DATA SUPPLIED Block Start

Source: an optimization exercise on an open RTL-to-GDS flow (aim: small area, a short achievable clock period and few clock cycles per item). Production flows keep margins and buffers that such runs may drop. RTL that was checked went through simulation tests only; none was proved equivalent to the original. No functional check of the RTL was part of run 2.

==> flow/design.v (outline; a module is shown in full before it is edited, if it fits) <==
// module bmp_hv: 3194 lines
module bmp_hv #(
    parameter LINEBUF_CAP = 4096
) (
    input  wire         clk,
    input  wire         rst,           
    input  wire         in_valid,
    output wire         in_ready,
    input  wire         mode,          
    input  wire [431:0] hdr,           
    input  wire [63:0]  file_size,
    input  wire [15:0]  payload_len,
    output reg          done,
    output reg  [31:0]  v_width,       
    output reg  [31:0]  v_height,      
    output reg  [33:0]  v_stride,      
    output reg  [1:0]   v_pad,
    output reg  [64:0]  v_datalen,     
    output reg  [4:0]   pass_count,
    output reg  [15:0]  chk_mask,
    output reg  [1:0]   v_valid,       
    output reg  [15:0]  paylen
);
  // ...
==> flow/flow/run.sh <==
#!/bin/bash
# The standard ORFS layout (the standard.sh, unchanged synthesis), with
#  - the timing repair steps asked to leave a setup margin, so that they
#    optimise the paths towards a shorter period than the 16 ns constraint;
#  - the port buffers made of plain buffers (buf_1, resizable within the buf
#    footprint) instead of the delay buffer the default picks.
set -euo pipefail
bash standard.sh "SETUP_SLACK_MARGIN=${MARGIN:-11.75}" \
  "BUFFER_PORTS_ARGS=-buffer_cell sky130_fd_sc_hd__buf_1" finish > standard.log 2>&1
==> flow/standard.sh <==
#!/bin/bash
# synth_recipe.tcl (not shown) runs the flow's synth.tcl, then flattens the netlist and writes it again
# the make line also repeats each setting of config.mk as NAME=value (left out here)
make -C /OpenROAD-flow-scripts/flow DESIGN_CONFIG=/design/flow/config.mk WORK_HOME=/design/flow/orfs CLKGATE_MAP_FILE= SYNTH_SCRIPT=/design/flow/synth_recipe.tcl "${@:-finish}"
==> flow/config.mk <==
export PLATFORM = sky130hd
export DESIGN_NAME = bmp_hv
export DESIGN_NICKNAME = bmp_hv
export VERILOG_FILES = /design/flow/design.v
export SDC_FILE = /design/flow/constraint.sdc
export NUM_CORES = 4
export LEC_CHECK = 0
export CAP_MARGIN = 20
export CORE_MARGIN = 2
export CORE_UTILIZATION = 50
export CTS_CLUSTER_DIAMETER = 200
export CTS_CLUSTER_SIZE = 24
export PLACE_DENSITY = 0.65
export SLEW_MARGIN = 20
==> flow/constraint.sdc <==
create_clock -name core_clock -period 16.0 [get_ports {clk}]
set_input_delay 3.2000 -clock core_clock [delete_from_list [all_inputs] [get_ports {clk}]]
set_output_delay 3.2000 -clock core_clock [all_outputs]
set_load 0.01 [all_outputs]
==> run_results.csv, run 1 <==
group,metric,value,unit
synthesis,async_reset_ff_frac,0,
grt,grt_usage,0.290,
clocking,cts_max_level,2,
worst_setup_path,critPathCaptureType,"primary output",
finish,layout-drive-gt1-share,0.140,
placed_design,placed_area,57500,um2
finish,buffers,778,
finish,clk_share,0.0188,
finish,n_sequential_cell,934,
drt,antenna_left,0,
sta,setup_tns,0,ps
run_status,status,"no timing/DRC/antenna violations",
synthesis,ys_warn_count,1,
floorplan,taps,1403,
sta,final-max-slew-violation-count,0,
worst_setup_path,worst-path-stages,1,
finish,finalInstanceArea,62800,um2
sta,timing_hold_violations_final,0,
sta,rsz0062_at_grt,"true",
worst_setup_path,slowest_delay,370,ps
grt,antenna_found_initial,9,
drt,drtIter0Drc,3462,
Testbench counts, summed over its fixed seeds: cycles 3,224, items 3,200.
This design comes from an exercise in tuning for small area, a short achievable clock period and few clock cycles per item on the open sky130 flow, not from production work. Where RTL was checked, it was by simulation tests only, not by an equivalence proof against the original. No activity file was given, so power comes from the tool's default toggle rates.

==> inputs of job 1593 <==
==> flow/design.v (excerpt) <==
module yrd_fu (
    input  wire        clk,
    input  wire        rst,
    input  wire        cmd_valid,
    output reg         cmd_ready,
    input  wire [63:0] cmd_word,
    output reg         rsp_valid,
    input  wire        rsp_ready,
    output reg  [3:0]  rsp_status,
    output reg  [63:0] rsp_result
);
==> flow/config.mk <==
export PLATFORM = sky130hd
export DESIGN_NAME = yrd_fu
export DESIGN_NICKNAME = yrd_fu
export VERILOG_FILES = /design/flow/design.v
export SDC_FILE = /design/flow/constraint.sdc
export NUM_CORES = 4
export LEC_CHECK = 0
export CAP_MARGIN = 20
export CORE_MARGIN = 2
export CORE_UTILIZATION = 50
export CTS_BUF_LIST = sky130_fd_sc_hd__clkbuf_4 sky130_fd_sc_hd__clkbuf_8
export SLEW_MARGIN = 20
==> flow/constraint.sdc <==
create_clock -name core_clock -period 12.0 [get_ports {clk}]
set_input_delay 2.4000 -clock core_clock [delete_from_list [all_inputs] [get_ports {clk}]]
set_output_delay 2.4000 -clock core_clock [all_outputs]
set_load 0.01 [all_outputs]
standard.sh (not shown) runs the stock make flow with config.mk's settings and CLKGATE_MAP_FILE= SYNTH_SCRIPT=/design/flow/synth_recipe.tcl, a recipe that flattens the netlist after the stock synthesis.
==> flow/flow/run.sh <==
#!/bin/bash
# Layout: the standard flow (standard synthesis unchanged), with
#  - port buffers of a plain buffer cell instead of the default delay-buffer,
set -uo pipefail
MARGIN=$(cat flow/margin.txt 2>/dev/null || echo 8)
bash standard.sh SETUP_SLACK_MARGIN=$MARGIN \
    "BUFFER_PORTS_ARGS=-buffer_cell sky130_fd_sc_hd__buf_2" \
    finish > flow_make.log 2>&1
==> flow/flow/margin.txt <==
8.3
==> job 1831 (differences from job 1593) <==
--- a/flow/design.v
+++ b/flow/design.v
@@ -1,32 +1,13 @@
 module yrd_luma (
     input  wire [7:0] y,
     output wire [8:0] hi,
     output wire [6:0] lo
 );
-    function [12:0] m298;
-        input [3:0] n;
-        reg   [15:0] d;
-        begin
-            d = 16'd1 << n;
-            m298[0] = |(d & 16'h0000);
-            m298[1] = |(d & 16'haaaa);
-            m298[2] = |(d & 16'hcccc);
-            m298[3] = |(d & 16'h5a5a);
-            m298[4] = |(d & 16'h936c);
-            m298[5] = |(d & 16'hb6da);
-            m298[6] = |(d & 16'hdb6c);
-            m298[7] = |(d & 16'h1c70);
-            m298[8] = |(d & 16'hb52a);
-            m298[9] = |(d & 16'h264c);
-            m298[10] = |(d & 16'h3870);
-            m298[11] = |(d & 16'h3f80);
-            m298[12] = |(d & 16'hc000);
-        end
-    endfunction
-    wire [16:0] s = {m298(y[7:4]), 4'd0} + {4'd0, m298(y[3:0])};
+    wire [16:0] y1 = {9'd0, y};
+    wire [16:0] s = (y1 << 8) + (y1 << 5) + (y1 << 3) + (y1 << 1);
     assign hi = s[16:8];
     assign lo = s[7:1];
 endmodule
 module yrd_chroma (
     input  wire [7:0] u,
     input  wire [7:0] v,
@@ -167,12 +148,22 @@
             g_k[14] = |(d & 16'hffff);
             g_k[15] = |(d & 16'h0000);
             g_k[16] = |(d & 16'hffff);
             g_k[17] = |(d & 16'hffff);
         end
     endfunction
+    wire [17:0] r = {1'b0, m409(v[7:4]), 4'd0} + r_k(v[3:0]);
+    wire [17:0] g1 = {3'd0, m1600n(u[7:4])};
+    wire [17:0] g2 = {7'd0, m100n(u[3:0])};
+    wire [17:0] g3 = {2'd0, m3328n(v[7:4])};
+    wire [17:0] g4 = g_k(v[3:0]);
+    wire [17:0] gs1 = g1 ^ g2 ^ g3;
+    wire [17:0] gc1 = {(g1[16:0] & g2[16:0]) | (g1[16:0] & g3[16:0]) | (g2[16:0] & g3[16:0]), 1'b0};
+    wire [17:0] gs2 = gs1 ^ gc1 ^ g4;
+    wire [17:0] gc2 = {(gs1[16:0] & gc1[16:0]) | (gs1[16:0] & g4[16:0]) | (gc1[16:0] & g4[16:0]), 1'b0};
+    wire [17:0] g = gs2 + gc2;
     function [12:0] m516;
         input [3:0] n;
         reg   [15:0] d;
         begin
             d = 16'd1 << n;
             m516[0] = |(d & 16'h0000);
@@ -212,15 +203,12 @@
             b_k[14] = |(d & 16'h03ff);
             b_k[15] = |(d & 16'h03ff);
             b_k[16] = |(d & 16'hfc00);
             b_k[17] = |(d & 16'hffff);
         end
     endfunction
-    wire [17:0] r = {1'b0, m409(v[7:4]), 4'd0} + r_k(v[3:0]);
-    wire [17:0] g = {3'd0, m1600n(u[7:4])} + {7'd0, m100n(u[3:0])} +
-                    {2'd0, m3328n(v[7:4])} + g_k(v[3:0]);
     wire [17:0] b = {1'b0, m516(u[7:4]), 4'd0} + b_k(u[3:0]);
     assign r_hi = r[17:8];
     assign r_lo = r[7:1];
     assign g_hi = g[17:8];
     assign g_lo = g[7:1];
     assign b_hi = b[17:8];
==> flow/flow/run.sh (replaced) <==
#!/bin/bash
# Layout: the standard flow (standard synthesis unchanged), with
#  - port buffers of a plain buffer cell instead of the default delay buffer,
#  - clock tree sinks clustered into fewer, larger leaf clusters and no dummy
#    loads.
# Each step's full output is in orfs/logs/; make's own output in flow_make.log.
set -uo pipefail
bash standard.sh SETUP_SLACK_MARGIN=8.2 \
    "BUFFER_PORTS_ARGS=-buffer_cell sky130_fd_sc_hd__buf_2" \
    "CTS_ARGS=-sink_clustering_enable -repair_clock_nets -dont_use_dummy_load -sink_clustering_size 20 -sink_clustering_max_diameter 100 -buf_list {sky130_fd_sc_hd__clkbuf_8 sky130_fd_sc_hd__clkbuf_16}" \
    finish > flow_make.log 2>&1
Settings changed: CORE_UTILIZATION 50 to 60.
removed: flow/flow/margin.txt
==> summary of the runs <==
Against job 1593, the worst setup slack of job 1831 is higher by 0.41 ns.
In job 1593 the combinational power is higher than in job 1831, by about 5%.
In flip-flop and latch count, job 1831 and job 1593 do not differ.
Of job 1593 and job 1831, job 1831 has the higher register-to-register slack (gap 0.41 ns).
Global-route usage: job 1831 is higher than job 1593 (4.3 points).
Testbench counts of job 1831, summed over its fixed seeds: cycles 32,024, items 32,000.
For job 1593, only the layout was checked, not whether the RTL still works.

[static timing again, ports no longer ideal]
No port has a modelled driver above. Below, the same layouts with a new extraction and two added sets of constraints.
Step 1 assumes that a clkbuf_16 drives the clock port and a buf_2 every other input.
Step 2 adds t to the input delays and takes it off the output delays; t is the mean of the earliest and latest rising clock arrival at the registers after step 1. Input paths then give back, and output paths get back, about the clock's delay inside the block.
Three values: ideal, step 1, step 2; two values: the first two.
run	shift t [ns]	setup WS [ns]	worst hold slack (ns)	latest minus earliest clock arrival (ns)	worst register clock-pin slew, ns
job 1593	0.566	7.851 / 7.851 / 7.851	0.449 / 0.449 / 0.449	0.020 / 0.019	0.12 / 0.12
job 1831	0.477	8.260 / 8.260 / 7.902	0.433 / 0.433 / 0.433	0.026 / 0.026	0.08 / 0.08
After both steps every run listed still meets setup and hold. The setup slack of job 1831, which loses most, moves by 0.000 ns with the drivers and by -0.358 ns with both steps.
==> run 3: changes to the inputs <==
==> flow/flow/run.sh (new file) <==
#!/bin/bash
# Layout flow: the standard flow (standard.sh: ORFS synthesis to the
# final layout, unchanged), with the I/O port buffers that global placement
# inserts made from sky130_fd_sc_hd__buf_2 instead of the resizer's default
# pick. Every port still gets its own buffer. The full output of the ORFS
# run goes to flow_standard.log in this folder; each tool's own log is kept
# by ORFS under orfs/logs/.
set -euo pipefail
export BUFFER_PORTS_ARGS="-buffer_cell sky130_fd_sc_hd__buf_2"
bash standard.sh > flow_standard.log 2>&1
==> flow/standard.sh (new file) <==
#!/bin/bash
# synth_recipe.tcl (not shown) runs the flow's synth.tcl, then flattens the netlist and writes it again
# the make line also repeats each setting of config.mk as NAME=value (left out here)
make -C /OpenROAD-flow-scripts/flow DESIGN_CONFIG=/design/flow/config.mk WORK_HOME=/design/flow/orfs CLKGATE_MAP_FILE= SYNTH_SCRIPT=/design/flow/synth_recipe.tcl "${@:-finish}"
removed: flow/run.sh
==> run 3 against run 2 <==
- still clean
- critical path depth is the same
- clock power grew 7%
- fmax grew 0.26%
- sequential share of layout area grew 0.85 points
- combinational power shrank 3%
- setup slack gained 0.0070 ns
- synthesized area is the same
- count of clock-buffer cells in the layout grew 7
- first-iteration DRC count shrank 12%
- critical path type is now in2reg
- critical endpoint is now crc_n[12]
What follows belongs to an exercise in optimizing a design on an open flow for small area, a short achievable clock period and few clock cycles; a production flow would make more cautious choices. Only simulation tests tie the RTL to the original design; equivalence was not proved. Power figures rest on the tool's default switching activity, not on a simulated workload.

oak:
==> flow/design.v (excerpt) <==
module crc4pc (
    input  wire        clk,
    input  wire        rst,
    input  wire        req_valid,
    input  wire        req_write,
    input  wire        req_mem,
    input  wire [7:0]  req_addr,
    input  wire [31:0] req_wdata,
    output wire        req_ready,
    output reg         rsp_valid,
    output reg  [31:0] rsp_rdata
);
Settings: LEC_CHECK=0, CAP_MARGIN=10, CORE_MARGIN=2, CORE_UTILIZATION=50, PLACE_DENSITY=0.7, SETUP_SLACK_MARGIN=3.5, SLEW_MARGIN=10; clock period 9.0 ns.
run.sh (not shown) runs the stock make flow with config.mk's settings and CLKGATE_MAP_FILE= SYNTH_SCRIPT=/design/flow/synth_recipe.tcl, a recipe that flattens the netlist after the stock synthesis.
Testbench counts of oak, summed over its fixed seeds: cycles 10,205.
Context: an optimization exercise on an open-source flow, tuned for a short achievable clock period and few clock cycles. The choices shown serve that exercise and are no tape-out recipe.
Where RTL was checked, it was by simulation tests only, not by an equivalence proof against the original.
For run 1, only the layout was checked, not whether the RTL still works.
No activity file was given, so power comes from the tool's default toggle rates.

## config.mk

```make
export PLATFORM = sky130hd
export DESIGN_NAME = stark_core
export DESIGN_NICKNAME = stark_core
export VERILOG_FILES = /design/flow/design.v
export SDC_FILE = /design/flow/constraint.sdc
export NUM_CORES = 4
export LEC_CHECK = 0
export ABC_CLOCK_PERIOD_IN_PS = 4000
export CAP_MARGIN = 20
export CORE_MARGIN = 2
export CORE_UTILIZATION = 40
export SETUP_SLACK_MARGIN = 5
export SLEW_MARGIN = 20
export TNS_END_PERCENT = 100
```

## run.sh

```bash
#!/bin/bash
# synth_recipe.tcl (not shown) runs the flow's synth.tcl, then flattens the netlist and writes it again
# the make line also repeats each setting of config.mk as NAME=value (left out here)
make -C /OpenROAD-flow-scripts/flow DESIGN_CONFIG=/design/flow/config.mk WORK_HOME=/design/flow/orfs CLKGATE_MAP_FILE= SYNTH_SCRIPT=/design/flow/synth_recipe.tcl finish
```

DATA SUPPLIED Block End

● WORK ITEM: Across the material, how many lines contain "earliest"? The reply must be that number and nothing else.

● RESULT: 2